Marcelo Monteiro – Uma arte aprimorada em 54 anos


03/04/2006


Carlos Rodrigues
07/04/2006 

Marcelo Monteiro nasceu em casa, num apartamento da Rua Mayrink Veiga, Centro do Rio, na semana do carnaval de 1935. Já a vocação para o desenho nasceu ao pé da prancheta do pai, o pintor, cenógrafo, arquiteto, carnavalesco e ilustrador Monteiro Filho. Aos 17 anos — sua idade atual vista pelo espelho, como diz — Marcelo fez seu primeiro trabalho profissional a convite do autor teatral Oduvaldo Vianna, amigo da família: “Ele dirigia o jornal do PCB, Imprensa Popular, e um dia me perguntou se queria fazer um retrato da poetisa Gabriela Mistral. Topei na hora.” 


ABI Online
Você não se considera um chargista e diz que cria paralelamente ao texto. Explique melhor seu trabalho.
Marcelo Monteiro — Sempre fui ilustrador, isto é, meu trabalho está sempre cingido a um texto. É uma criação paralela, nunca independente, por mais tênue que seja o liame entre trabalho gráfico e texto. 

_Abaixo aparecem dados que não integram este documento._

From an optimization exercise on the open Yosys and OpenROAD flow, aimed at small area, a short achievable clock period and few clock cycles; shortcuts taken in it are not production practice.
Function was checked by simulation only, so behaviour that the tests miss may differ from the original.
No activity file was given, so power comes from the tool's default toggle rates.

==> flow/design.v <==
package teq_pkg;
	localparam logic [1:0] MODE_SCHEDULE = 2'd0;
	localparam logic [1:0] MODE_TICK     = 2'd1;
	localparam logic [1:0] MODE_CLEAR    = 2'd2;
	localparam logic [2:0] KIND_FIRED     = 3'd0;
	localparam logic [2:0] KIND_NO_EVENT  = 3'd1;
	localparam logic [2:0] KIND_SCHEDULED = 3'd2;
	localparam logic [2:0] KIND_DROPPED   = 3'd3;
	localparam logic [2:0] KIND_CLEARED   = 3'd4;
	localparam int unsigned MAX_FIRED = 16;
	localparam int unsigned FIRED_W   = 5;
	typedef enum logic [1:0] {
		OP_HOLD,
		OP_INSERT,
		OP_POP
	} queue_op_t;
endpackage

ABI OnlineComo foram as duas décadas em que ilustrou os textos de Nelson Rodrigues no Globo e no Jornal dos Sports?
Marcelo — Criei em desenho vários de seus inesquecíveis personagens, como Sobrenatural de Almeida, Gravatinha e A Grã-fina das Narinas de Cadáver. Tenho muita saudade de Nelson e de nossas conversas. Lembro do dia, no Globo, em que eu estava ao seu lado, esperando ele acabar de escrever a crônica, quando ele me perguntou: “Ó, ridículo (maneira carinhosa que usava para brincar com os mais íntimos). O que é que acha disso?” Debrucei-me sobre o texto e li: “Não se dá um passo em Álvaro Chaves sem tropeçar numa glória.” Respondi: “Genial. É a definição lapidar de um tricolor.” Quantos anos já se passaram depois disso, meu Deus!

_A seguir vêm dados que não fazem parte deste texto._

This design comes from an exercise in tuning for a short achievable clock period and few clock cycles on the open sky130 flow, not from production work.
Only simulation tests tie the RTL to the original design; equivalence was not proved.
No activity file was given, so power comes from the tool's default toggle rates.

--- flow/run.sh ---
#!/bin/bash
# synth_recipe.tcl (not shown) runs the flow's synth.tcl, then flattens the netlist and writes it again
# the make line also repeats each setting of config.mk as NAME=value (left out here)
make -C /OpenROAD-flow-scripts/flow DESIGN_CONFIG=/design/flow/config.mk WORK_HOME=/design/flow/orfs CLKGATE_MAP_FILE= SYNTH_SCRIPT=/design/flow/synth_recipe.tcl finish
--- flow/config.mk ---
export PLATFORM = sky130hd
export DESIGN_NAME = dcache_ctrl
export DESIGN_NICKNAME = dcache_ctrl
export VERILOG_FILES = /design/flow/design.v
export SDC_FILE = /design/flow/constraint.sdc
export NUM_CORES = 4
export LEC_CHECK = 0
export CAP_MARGIN = 20
export CORE_MARGIN = 2
export CORE_UTILIZATION = 40
export SLEW_MARGIN = 20
--- flow/constraint.sdc ---
create_clock -name core_clock -period 6.0 [get_ports {clock}]
set_input_delay 1.2000 -clock core_clock [delete_from_list [all_inputs] [get_ports {clock}]]
set_output_delay 1.2000 -clock core_clock [all_outputs]
set_load 0.01 [all_outputs]
--- flow/design.v ---
package dcache_pkg;
    localparam int LINES_DEF = 16;
    localparam int WORDS_DEF = 4;
    localparam int OFFSET_W = $clog2(WORDS_DEF);
    localparam int INDEX_W = $clog2(LINES_DEF);
    localparam int TAG_W = 30 - OFFSET_W - INDEX_W;
    typedef enum logic [2:0] {IDLE, LOOKUP, REFILL, WRITE, DONE} state_t;
endpackage
module dcache_data_array
#(
    parameter int LINES = dcache_pkg::LINES_DEF,
    parameter int WORDS = dcache_pkg::WORDS_DEF,
    localparam int AW = $clog2(LINES * WORDS)
) (
    input  logic          clock,
    input  logic          we,
    input  logic [AW-1:0] waddr,
    input  logic [31:0]   wdata,
    input  logic [AW-1:0] raddr,
    output logic [31:0]   rdata
);
    logic [31:0] mem [LINES*WORDS];
    always_ff @(posedge clock) begin
        if (we) mem[waddr] <= wdata;
    end
    assign rdata = mem[raddr];
endmodule
module dcache_ctrl
#(
    parameter int LINES = dcache_pkg::LINES_DEF,
    parameter int WORDS = dcache_pkg::WORDS_DEF
) (
    input  logic        clock,
    input  logic        reset,
    input  logic        cpu_req,
    input  logic        cpu_we,
    input  logic [31:0] cpu_addr,
    input  logic [31:0] cpu_wdata,
    output logic [31:0] cpu_rdata,
    output logic        cpu_ready,
    output logic        cpu_busy,
    input  logic        flush,
    output logic        mem_req,
    output logic        mem_we,
    output logic [31:0] mem_addr,
    output logic [31:0] mem_wdata,
    input  logic [31:0] mem_rdata,
    input  logic        mem_ack,
    output logic [15:0] hit_count,
    output logic [15:0] miss_count
);
    localparam int OW = $clog2(WORDS);
    localparam int IW = $clog2(LINES);
    localparam int TW = 30 - OW - IW;
    dcache_pkg::state_t state, next;
    logic [29:0] addr_q;
    logic we_q;
    logic [31:0] wdata_q;
    logic [TW-1:0] tags [LINES];
    logic [LINES-1:0] valid;
    logic [OW-1:0] cnt;
    logic [TW-1:0] tag;
    logic [IW-1:0] idx;
    logic [OW-1:0] off;
    logic hit, last, accept, arr_we;
    logic [31:0] arr_rdata;
    logic unused_addr_bits;
    assign unused_addr_bits = ^cpu_addr[1:0];
    assign tag = addr_q[29 -: TW];
    assign idx = addr_q[OW +: IW];
    assign off = addr_q[OW-1:0];
    assign hit = valid[idx] && tags[idx] == tag;
    assign last = cnt == OW'(WORDS - 1);
    assign accept = state == dcache_pkg::IDLE && cpu_req && !flush;
    always_comb begin
        next = state;
        case (state)
            dcache_pkg::IDLE:    next = accept ? dcache_pkg::LOOKUP : dcache_pkg::IDLE;
            dcache_pkg::LOOKUP:  next = we_q ? dcache_pkg::WRITE : (hit ? dcache_pkg::DONE : dcache_pkg::REFILL);
            dcache_pkg::REFILL:  next = (mem_ack && last) ? dcache_pkg::DONE : dcache_pkg::REFILL;
            dcache_pkg::WRITE:   next = mem_ack ? dcache_pkg::DONE : dcache_pkg::WRITE;
            default: next = dcache_pkg::IDLE;
        endcase
    end
    always_comb begin
        cpu_ready = state == dcache_pkg::DONE;
        cpu_busy = state != dcache_pkg::IDLE;
        mem_req = state == dcache_pkg::REFILL || state == dcache_pkg::WRITE;
        mem_we = state == dcache_pkg::WRITE;
        mem_addr = state == dcache_pkg::REFILL ? {tag, idx, cnt, 2'b00} : (state == dcache_pkg::WRITE ? {addr_q, 2'b00} : 32'd0);
        mem_wdata = state == dcache_pkg::WRITE ? wdata_q : 32'd0;
        arr_we = mem_ack && (state == dcache_pkg::REFILL || (state == dcache_pkg::WRITE && hit));
    end
    dcache_data_array #(.LINES(LINES), .WORDS(WORDS)) u_data (
        .clock(clock),
        .we(arr_we),
        .waddr({idx, state == dcache_pkg::REFILL ? cnt : off}),
        .wdata(state == dcache_pkg::REFILL ? mem_rdata : wdata_q),
        .raddr({idx, off}),
        .rdata(arr_rdata)
    );
    always_ff @(posedge clock) begin
        if (accept) begin
            addr_q <= cpu_addr[31:2];
            we_q <= cpu_we;
            wdata_q <= cpu_wdata;
        end
        if (!reset && state == dcache_pkg::REFILL && mem_ack && last) tags[idx] <= tag;
    end
    always_ff @(posedge clock) begin
        if (reset) begin
            state <= dcache_pkg::IDLE;
            valid <= '0;
            cnt <= '0;
            hit_count <= '0;
            miss_count <= '0;
            cpu_rdata <= '0;
        end else begin
            state <= next;
            if (state == dcache_pkg::IDLE && flush) valid <= '0;
            if (state == dcache_pkg::LOOKUP && !we_q) begin
                if (hit) begin
                    cpu_rdata <= arr_rdata;
                    hit_count <= hit_count + 16'(hit_count != 16'hFFFF);
                end else begin
                    valid[idx] <= 1'b0;
                    cnt <= '0;
                    miss_count <= miss_count + 16'(miss_count != 16'hFFFF);
                end
            end
            if (state == dcache_pkg::REFILL && mem_ack) begin
                cnt <= cnt + 1'b1;
                if (cnt == off) cpu_rdata <= mem_rdata;
                if (last) valid[idx] <= 1'b1;
            end
        end
    end
endmodule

ABI OnlineComo foi sua ida para O Globo?
Marcelo — Fiz de tudo — cartazes, cenografia, publicidade, histórias em quadrinhos e desenho de produção para o cinema — até 1962, quando, trabalhando na Editora Ozon e fazendo o curso de Arquitetura, conheci Paulo Rodrigues, irmão do Nelson. Ele ia lançar um livro pela editora e me chamou para fazer a capa. Paulo também mantinha uma coluna diária no Globo e um dia me disse que o Dr. Roberto Marinho estava procurando um ilustrador para ela. No ato, me propôs ilustrar umas das historinhas que sairiam no dia seguinte. Fiz, ele levou para o jornal e uma hora depois me ligou, mandando eu ir pra lá também. Quando cheguei, o Dr. Roberto me perguntou: “Você pode começar hoje?”

Como naquela época era possível trabalhar em dois jornais simultaneamente, desde que não fossem concorrentes, em 63 aceitei também o convite para colaborar no Jornal dos Sports, feito por Mário Júlio Rodrigues — seu pai, Mário Filho, ainda era vivo na época — e que acabou se tornando um grande amigo. 

ABI OnlineQual a diferença entre a charge e a arte que você faz?
Marcelo — Embora possa ter um aspecto caricatural, a ilustração difere da charge, pois esta raramente está ligada a um texto, é uma obra independente. Como a ilustração trata da interpretação de um texto — que pode ser literal, simbólica ou conceitual — e como as interpretações variam com os indivíduos, é comum editores fazerem sugestões que algumas vezes demandam negociações e, em outras, matam a charada. No meu trabalho não funciona — nem poderia — a “lei” da obra de arte irretocável.

ABI OnlineOs autores também interferem?
Marcelo — Ilustrei muitos cronistas ao longo da carreira e nenhum interferiu no meu trabalho. Minto. Uma vez o bom João Saldanha me alertou que a posição de um boneco que ia chutar a bola estava errada. Corrigi na hora. Hoje, velhote, ilustro no Globo e na Revista Globo uma verdadeira seleção de craques: João Ubaldo Ribeiro, Luiz Garcia, Verissimo, Zuenir Ventura, Martha Medeiros, Paulo Coelho, Alberto Goldin e B. Piropo. 

ABI OnlineQual o lado mais gratificante do seu trabalho?
Marcelo — Apesar de todas as limitações inevitáveis, decorrentes da própria natureza do trabalho em imprensa, minhas tarefas incluem uma boa dose de criação. E que atividade pode ser mais prazerosa para o ser humano do que aquela que exige um esforço, por mínimo que seja, de criatividade?